In another implementation, the exclusion database stores a list of domains or Uniform Resource Locators (URLs), or the exclusion database is a remotely-located and maintained list of domains or URLS, such as GOOGLE®'s TRUSTRANK list of sites, which compiles and approves sites which are unlikely to be prone to unethical search engine optimization tactics or click fraud.

The first block-level element database may store each attribute of the first block-level element and an indicator of a frequency of occurrence of the each attribute in the first block-level element, where infrequently occurring attributes may be deleted from the first block-level element database. In one implementation, the block-level element database is generated, and attributes stored are ranked based upon the number of instances that each attribute occurs in the respective block-level element. Further, attributes which a small number of instances, such as those attributes mentioned only once, twice, or ten times in each respective block-level element, are deleted from the block-level element database. By reducing the number of attributes stored in each block-level element database, processing of each information resource may occur more quickly, with scrutiny directed towards those attributes which are repeated most frequently throughout the information resource as a whole.

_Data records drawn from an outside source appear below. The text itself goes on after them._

`config.mk`:
```
export PLATFORM = sky130hd
export DESIGN_NAME = fetch_ctrl_flat
export DESIGN_NICKNAME = d
export VERILOG_FILES = /design/src/rtl/mips_pkg.sv /design/src/rtl/fetch_ctrl_if.sv /design/src/rtl/fetch_perf.sv /design/src/rtl/fetch_ctrl.sv /design/src/flat_wrapper.sv
export SDC_FILE = /design/constraint.sdc
export NUM_CORES = 1
export LEC_CHECK = 0
export BUFFER_PORTS_ARGS = -buffer_cell sky130_fd_sc_hd__buf_2
export CORE_ASPECT_RATIO = 1.5
export CORE_MARGIN = 2
export CORE_UTILIZATION = 34
export DETAILED_ROUTE_END_ITERATION = 6
export GPL_TIMING_DRIVEN = 0
export PLACE_DENSITY = 0.55
export SLEW_MARGIN = 10
export SYNTH_ARGS = -nofsm -noshare
export SYNTH_HDL_FRONTEND = slang
export SYNTH_SLANG_ARGS = --single-unit
```
`constraint.sdc`:
```
create_clock -name clk -period 1.97 [get_ports clk]
set_input_delay 0.2955 -clock clk [delete_from_list [all_inputs] [get_ports clk]]
set_output_delay 0.2955 -clock clk [all_outputs]
set_load 0.1 [all_outputs]
```
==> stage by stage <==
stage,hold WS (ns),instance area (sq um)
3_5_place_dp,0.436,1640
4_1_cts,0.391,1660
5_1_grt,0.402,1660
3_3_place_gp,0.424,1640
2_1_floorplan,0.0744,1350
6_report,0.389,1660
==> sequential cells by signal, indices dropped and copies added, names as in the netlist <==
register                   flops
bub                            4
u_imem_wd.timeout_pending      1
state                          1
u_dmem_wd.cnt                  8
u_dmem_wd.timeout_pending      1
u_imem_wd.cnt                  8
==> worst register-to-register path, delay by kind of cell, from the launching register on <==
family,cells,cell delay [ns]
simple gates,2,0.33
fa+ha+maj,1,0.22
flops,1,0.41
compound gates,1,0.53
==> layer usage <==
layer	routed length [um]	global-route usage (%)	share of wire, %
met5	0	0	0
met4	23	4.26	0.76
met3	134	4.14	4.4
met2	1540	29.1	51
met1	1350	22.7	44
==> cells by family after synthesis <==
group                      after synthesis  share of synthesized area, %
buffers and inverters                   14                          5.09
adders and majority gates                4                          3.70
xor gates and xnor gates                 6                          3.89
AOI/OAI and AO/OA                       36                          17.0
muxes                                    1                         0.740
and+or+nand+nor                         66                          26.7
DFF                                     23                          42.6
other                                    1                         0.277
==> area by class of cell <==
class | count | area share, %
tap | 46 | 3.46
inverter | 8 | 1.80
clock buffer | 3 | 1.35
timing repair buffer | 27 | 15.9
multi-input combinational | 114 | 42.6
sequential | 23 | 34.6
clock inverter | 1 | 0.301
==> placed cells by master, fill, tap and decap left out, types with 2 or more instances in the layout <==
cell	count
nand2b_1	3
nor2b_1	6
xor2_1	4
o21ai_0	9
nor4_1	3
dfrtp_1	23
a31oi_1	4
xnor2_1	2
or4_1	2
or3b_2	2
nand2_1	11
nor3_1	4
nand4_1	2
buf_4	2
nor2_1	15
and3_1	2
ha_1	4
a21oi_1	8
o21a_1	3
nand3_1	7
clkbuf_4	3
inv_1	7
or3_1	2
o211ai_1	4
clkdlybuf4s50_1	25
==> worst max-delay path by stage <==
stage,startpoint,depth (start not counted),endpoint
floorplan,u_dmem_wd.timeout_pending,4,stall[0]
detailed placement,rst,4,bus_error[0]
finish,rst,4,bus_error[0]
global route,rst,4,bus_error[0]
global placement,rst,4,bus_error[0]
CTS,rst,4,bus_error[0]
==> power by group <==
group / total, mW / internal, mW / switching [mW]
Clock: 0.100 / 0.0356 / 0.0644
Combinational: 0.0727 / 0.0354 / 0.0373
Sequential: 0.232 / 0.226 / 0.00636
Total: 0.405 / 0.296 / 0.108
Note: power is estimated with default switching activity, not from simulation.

The attributes indexed in the first block-level element database are iteratively compared with the attributes of each remaining block-level element (S309). In the above example, using a recursive technique, attributes associated with the second and third block-level elements are compared against the first block-level element database, and the attributes associated with the third block-level element are compared against the second block-level element database. Using a cascading technique, attributes associated with the second and third block-level elements are compared against the first block-level element database, the attributes associated with the first and third block-level elements are compared against the second block-level element database, and the attributes associated with the first and second block-level elements are compared against the third block-level element database.

Remaining block-level elements are flagged as suspect based on a threshold number of attributes of the remaining block-level elements being present in the first block-level element database (S310). An information resource with more suspect block-level elements has a greater probability of itself being suspect or illegitimate than an information resource with few or no suspect block-level elements.

If a threshold number of attributes of the other block-level elements are present in the first block-level element database, that particular other block-level element is flagged as suspect. An example information resource may includes three block-level elements, where the threshold number is five. If four attributes of the second block-level element are present in the first block-level element database, and seven attributes of the third block-level element are present in the first block-level element database, the third block-level element alone would be flagged as suspect.

The threshold number of attributes is a user-configurable or automatically-configured number and is any number greater than or equal to one. In various implementations, for example, the threshold number is 1, 1.1, 2, 3, 5, 8, 10, 16, 23, 50, 100, 500, 1000, 10,000, or greater. The threshold number may be automatically determined, for example, based upon the block-element databases which are generated for each block-element. For example if the smallest block-element database stores ten non-excluded attributes, the threshold number may be automatically set as ten or less.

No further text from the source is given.